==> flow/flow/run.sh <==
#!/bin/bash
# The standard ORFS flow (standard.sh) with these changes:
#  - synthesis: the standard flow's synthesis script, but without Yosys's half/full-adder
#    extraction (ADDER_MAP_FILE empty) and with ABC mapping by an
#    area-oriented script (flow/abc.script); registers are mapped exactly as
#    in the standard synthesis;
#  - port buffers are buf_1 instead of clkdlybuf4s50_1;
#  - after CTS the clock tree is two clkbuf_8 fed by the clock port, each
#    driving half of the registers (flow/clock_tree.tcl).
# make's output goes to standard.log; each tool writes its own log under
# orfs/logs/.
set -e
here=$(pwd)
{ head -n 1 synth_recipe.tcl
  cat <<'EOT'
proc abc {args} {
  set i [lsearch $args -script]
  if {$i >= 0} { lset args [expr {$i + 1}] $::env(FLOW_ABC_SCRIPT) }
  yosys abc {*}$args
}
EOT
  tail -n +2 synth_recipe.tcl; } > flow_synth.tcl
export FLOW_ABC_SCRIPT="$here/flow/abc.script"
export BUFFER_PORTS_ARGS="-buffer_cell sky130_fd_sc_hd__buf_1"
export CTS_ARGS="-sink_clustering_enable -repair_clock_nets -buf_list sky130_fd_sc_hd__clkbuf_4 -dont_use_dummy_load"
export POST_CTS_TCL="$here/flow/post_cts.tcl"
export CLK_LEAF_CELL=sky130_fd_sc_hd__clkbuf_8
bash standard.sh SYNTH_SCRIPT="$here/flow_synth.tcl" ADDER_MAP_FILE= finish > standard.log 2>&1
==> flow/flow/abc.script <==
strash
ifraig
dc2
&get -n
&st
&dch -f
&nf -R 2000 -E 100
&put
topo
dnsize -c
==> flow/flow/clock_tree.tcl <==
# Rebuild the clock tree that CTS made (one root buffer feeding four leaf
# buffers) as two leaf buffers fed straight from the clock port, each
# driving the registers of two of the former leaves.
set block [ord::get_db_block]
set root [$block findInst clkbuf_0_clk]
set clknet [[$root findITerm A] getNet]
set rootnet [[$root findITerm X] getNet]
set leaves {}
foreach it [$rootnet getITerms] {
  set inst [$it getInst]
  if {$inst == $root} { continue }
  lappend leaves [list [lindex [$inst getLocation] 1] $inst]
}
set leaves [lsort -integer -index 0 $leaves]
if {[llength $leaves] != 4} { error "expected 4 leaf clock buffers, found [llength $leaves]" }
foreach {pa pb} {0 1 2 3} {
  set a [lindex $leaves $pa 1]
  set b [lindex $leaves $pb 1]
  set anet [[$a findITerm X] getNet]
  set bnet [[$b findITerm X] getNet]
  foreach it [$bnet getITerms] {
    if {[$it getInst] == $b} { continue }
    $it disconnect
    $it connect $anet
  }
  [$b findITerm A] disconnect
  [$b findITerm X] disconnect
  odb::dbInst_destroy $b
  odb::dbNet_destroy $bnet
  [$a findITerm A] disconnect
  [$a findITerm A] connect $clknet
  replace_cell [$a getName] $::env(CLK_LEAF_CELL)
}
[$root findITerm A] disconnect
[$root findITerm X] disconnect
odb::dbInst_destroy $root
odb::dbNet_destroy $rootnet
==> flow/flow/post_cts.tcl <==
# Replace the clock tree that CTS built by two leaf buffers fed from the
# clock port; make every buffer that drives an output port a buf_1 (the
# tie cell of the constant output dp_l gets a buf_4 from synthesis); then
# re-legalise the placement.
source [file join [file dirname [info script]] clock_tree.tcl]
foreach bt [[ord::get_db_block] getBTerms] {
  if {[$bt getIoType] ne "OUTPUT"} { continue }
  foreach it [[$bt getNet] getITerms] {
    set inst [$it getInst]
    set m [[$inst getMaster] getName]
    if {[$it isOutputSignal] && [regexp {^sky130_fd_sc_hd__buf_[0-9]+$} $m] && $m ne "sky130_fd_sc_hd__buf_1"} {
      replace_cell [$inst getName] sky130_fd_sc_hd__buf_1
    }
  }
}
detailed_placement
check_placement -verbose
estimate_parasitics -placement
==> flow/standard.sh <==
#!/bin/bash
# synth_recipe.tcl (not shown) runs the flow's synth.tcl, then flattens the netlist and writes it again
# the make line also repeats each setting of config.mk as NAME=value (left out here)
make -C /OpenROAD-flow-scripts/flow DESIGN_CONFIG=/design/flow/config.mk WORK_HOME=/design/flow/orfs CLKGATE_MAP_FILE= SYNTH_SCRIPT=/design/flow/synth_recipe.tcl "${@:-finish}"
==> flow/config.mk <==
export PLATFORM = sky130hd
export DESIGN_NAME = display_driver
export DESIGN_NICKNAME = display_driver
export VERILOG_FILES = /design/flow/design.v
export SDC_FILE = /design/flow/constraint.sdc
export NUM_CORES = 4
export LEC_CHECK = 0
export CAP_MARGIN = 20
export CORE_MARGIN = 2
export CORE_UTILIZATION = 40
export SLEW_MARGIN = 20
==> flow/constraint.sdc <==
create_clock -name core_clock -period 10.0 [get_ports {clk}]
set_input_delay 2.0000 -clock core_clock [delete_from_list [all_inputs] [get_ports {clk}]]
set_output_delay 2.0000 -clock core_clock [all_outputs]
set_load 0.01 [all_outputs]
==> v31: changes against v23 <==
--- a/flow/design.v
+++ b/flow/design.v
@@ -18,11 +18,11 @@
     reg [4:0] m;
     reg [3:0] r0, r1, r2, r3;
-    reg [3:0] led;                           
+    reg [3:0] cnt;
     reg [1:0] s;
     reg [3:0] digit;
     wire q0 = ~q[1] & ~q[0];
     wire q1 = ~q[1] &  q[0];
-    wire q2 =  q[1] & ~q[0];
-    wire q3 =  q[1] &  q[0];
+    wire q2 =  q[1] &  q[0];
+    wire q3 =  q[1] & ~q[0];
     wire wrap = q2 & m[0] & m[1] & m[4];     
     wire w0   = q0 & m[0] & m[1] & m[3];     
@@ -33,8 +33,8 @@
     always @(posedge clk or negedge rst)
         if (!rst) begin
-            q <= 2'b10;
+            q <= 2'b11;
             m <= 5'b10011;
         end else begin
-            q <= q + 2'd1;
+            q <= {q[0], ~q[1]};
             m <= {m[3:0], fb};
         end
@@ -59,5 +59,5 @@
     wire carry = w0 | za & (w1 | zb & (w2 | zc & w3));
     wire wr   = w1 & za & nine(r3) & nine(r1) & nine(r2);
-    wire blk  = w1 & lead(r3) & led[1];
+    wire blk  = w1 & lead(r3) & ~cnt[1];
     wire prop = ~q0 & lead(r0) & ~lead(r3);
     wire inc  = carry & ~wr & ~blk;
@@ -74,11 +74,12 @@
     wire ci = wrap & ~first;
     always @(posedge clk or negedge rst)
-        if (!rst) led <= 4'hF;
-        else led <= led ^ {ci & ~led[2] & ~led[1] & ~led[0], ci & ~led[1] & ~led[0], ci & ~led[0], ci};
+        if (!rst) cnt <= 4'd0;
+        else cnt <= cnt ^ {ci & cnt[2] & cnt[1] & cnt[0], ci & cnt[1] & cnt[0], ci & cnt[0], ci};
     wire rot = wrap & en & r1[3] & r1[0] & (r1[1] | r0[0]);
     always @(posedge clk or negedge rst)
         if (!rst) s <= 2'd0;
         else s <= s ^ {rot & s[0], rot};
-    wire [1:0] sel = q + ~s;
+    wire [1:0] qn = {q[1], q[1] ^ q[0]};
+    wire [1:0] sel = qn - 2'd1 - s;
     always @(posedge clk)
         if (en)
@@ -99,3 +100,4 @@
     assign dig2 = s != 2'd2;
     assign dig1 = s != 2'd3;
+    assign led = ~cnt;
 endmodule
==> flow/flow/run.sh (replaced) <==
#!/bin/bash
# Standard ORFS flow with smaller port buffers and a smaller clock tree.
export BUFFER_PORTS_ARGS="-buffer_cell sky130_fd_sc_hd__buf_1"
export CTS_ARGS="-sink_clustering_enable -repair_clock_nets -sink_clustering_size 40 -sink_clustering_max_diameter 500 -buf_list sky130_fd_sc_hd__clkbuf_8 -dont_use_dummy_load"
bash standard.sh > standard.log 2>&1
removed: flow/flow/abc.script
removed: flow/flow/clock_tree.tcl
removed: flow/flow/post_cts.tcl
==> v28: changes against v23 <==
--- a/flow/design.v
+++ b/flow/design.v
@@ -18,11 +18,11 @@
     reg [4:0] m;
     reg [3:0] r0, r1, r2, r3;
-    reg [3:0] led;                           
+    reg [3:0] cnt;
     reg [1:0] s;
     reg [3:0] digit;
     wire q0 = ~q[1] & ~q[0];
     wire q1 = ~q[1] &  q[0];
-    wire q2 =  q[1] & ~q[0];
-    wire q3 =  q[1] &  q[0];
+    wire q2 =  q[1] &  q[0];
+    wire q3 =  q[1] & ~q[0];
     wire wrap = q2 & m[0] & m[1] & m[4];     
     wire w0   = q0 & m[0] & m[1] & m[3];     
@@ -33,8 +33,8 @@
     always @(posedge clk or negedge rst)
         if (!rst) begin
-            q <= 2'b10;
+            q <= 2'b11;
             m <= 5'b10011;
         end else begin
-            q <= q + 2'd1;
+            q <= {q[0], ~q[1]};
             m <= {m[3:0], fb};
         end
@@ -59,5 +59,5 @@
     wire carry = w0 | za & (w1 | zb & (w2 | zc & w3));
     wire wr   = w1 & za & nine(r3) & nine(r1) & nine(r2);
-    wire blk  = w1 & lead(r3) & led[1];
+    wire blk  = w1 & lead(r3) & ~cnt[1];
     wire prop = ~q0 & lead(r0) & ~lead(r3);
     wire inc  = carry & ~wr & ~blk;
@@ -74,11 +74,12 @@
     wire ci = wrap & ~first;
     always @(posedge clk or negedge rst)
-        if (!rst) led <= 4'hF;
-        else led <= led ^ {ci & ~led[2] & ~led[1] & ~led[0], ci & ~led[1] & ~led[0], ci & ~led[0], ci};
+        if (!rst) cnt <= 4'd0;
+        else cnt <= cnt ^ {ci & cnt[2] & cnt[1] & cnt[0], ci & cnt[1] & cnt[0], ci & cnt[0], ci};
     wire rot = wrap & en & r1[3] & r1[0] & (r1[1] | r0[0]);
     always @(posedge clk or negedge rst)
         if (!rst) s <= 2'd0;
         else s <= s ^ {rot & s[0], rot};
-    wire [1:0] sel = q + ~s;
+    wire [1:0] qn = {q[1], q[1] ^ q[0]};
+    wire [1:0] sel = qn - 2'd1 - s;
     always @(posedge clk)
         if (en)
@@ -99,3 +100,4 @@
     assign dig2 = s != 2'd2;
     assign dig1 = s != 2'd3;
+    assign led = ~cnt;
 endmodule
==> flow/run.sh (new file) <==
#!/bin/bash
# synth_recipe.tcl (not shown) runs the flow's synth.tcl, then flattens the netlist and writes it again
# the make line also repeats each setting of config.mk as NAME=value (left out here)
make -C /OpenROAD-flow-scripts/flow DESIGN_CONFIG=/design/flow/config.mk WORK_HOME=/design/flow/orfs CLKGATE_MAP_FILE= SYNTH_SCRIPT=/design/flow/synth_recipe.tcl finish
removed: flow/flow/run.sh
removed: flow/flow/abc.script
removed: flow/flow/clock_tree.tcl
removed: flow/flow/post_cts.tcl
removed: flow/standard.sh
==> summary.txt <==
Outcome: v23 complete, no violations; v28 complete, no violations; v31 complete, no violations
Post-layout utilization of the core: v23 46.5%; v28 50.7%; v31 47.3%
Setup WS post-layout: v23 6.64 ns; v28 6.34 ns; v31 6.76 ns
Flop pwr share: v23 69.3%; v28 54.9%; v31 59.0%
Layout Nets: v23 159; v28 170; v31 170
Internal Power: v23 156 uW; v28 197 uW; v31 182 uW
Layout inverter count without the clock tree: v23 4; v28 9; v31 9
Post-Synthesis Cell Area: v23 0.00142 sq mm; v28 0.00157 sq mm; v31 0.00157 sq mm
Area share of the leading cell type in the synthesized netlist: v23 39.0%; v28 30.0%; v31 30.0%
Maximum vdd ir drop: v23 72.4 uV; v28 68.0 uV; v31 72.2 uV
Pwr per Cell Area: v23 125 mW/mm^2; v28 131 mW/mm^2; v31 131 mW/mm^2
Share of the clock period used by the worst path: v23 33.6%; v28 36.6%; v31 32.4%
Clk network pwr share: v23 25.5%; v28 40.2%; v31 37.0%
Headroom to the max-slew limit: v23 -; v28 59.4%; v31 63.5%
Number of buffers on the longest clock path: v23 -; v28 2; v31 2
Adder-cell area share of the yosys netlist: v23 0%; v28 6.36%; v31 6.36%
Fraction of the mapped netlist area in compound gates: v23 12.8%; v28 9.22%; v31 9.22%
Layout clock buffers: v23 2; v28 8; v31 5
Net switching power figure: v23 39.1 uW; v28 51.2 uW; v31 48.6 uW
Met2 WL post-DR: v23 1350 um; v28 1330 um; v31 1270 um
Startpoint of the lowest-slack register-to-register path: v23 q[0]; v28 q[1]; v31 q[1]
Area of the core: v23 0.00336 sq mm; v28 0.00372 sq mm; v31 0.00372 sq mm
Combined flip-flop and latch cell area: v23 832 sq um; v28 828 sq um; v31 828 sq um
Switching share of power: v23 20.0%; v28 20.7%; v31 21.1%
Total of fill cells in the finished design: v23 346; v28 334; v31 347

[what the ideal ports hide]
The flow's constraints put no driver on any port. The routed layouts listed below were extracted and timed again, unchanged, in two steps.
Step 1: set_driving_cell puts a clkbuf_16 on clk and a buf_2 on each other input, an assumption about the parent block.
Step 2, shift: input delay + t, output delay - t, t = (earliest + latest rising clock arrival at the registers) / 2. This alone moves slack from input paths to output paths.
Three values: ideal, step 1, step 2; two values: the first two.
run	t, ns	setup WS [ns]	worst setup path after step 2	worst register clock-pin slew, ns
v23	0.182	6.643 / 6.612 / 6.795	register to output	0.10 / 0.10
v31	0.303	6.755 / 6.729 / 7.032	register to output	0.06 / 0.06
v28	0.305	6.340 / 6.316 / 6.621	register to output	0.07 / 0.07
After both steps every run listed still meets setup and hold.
This design comes from an exercise in tuning for small area on the open sky130 flow, not from production work. Where RTL was checked, it was by simulation tests only, not by an equivalence proof against the original. Only the layout flow was run in run 6; the RTL was not checked for function there. In runs 1 to 3 and 6 the design's own scripts or RTL, not TritonCTS, make the clock network. The clock input has no modelled driver; a real chip could not lean on it and would need a root buffer or a full tree. No activity file was given, so power comes from the tool's default toggle rates.

<file path="flow/run.sh">
#!/bin/bash
# Layout flow: the standard ORFS flow (standard.sh) with three changes.
#  1. Synthesis runs with a copy of the ORFS scripts whose ABC script is flow/abc_area.script
#     (area-oriented mapping) and without the half/full adder extraction, so ABC maps the
#     adders' logic together with the rest. Registers are mapped as in the standard synthesis.
#  2. Ports are buffered with sky130_fd_sc_hd__buf_1.
#  3. A two-level clock tree built by flow/pre_cts.tcl (a clkbuf_2 root and eight leaf
#     sky130_fd_sc_hd__clkbuf_4, each leaf
#     driving the flip-flops of one placement cluster) in place of TritonCTS.
# Each step's full log is kept by ORFS under orfs/logs/; make's output goes to *.log here.
set -euo pipefail
HERE=$(pwd)
FLOWDIR=$(cd "$(dirname "${BASH_SOURCE[0]}")" && pwd)

rm -rf "$HERE/scripts_mod"
cp -r "$FLOW_HOME/scripts" "$HERE/scripts_mod"
cp "$FLOWDIR/abc_area.script" "$HERE/scripts_mod/abc_speed.script"

SCRIPTS_DIR="$HERE/scripts_mod" ADDER_MAP_FILE= bash standard.sh synth > "$HERE/synth_make.log" 2>&1

export BUFFER_PORTS_ARGS="-buffer_cell sky130_fd_sc_hd__buf_1"
export PRE_CTS_TCL="$FLOWDIR/pre_cts.tcl"
bash standard.sh > "$HERE/layout_make.log" 2>&1
</file>
<file path="flow/abc_area.script">
strash
ifraig
dc2
dch -f
amap
strash
dc2
dch -f
amap
topo
</file>
<file path="flow/pre_cts.tcl">
# Sourced by ORFS's cts.tcl before clock tree synthesis (PRE_CTS_TCL). Builds a two-level
# clock tree: the flip-flops are split into $ngroups groups of at most $cap by placement
# (k-means with a size cap), each group's clock pins are driven by one
# sky130_fd_sc_hd__clkbuf_4 at the group's centre, and those buffers are driven by one root
# sky130_fd_sc_hd__clkbuf_2, the only load of the clock port. TritonCTS is then skipped.
set ngroups 8
set cap 10
set bufmaster [[ord::get_db] findMaster sky130_fd_sc_hd__clkbuf_4]
set rootmaster [[ord::get_db] findMaster sky130_fd_sc_hd__clkbuf_2]
set block [ord::get_db_block]
set clknet [[$block findBTerm clk1] getNet]

set sinks {}
foreach it [$clknet getITerms] {
  set inst [$it getInst]
  set box [$inst getBBox]
  set x [expr { ([$box xMin] + [$box xMax]) / 2 }]
  set y [expr { ([$box yMin] + [$box yMax]) / 2 }]
  lappend sinks [list $it $x $y]
}
set sinks [lsort -integer -index 1 $sinks]
set n [llength $sinks]

# k-means, started from the groups of an even split by x
set centres {}
for { set g 0 } { $g < $ngroups } { incr g } {
  set part [lrange $sinks [expr { $g * $n / $ngroups }] [expr { ($g + 1) * $n / $ngroups - 1 }]]
  set sx 0; set sy 0
  foreach s $part { set sx [expr { $sx + [lindex $s 1] }]; set sy [expr { $sy + [lindex $s 2] }] }
  lappend centres [list [expr { $sx / [llength $part] }] [expr { $sy / [llength $part] }]]
}
for { set iter 0 } { $iter < 20 } { incr iter } {
  # each sink goes to the nearest centre with room, sinks with the largest regret first
  set order {}
  set idx 0
  foreach s $sinks {
    set ds {}
    for { set g 0 } { $g < $ngroups } { incr g } {
      set c [lindex $centres $g]
      lappend ds [list $g [expr { abs([lindex $s 1] - [lindex $c 0]) + abs([lindex $s 2] - [lindex $c 1]) }]]
    }
    set ds [lsort -integer -index 1 $ds]
    lappend order [list $idx [expr { [lindex $ds 1 1] - [lindex $ds 0 1] }] $ds]
    incr idx
  }
  set order [lsort -integer -decreasing -index 1 $order]
  set count [lrepeat $ngroups 0]
  set assign [lrepeat $n 0]
  foreach o $order {
    foreach gd [lindex $o 2] {
      set g [lindex $gd 0]
      if { [lindex $count $g] < $cap } {
        lset assign [lindex $o 0] $g
        lset count $g [expr { [lindex $count $g] + 1 }]
        break
      }
    }
  }
  set newc {}
  for { set g 0 } { $g < $ngroups } { incr g } {
    set sx 0; set sy 0; set k 0
    foreach s $sinks a $assign {
      if { $a == $g } { set sx [expr { $sx + [lindex $s 1] }]; set sy [expr { $sy + [lindex $s 2] }]; incr k }
    }
    if { $k > 0 } { lappend newc [list [expr { $sx / $k }] [expr { $sy / $k }]] } else { lappend newc [lindex $centres $g] }
  }
  set centres $newc
}

set root [odb::dbInst_create $block $rootmaster "clkbuf_root"]
set rootnet [odb::dbNet_create $block "clknet_root"]
$rootnet setSigType CLOCK
[$root findITerm A] connect $clknet
[$root findITerm X] connect $rootnet
set rx 0; set ry 0
foreach c $centres { set rx [expr { $rx + [lindex $c 0] }]; set ry [expr { $ry + [lindex $c 1] }] }
$root setLocation [expr { $rx / $ngroups }] [expr { $ry / $ngroups }]
$root setPlacementStatus PLACED

for { set g 0 } { $g < $ngroups } { incr g } {
  set buf [odb::dbInst_create $block $bufmaster "clkbuf_leaf_$g"]
  set net [odb::dbNet_create $block "clknet_leaf_$g"]
  $net setSigType CLOCK
  [$buf findITerm A] connect $rootnet
  [$buf findITerm X] connect $net
  set k 0
  foreach s $sinks a $assign {
    if { $a == $g } {
      set it [lindex $s 0]
      $it disconnect
      $it connect $net
      incr k
    }
  }
  set c [lindex $centres $g]
  $buf setLocation [lindex $c 0] [lindex $c 1]
  $buf setPlacementStatus PLACED
  puts "pre_cts: clkbuf_leaf_$g drives $k clock pins, at $c"
}
global_connect
detailed_placement
set_propagated_clock [all_clocks]

proc clock_tree_synthesis { args } {
  puts "clock_tree_synthesis skipped: the clock tree was built by pre_cts.tcl"
}
</file>
<file path="standard.sh">
#!/bin/bash
# synth_recipe.tcl (not shown) runs the flow's synth.tcl, then flattens the netlist and writes it again
# the make line also repeats each setting of config.mk as NAME=value (left out here)
make -C /OpenROAD-flow-scripts/flow DESIGN_CONFIG=/design/flow/config.mk WORK_HOME=/design/flow/orfs CLKGATE_MAP_FILE= SYNTH_SCRIPT=/design/flow/synth_recipe.tcl "${@:-finish}"
</file>
<file path="config.mk">
export PLATFORM = sky130hd
export DESIGN_NAME = shuzizhong
export DESIGN_NICKNAME = shuzizhong
export VERILOG_FILES = /design/flow/design.v
export SDC_FILE = /design/flow/constraint.sdc
export NUM_CORES = 4
export LEC_CHECK = 0
export CAP_MARGIN = 20
export CORE_MARGIN = 2
export CORE_UTILIZATION = 80
export SLEW_MARGIN = 20
</file>
<file path="constraint.sdc">
create_clock -name core_clock -period 25.0 [get_ports {clk1}]
set_input_delay 5.0000 -clock core_clock [delete_from_list [all_inputs] [get_ports {clk1}]]
set_output_delay 5.0000 -clock core_clock [all_outputs]
set_load 0.01 [all_outputs]
</file>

- Your objective -
After identifying the lines above that contain "worst", copy each one.

- Response to the exercise -
Share of the clock period used by the worst path: v23 33.6%; v28 36.6%; v31 32.4%
run	t, ns	setup WS [ns]	worst setup path after step 2	worst register clock-pin slew, ns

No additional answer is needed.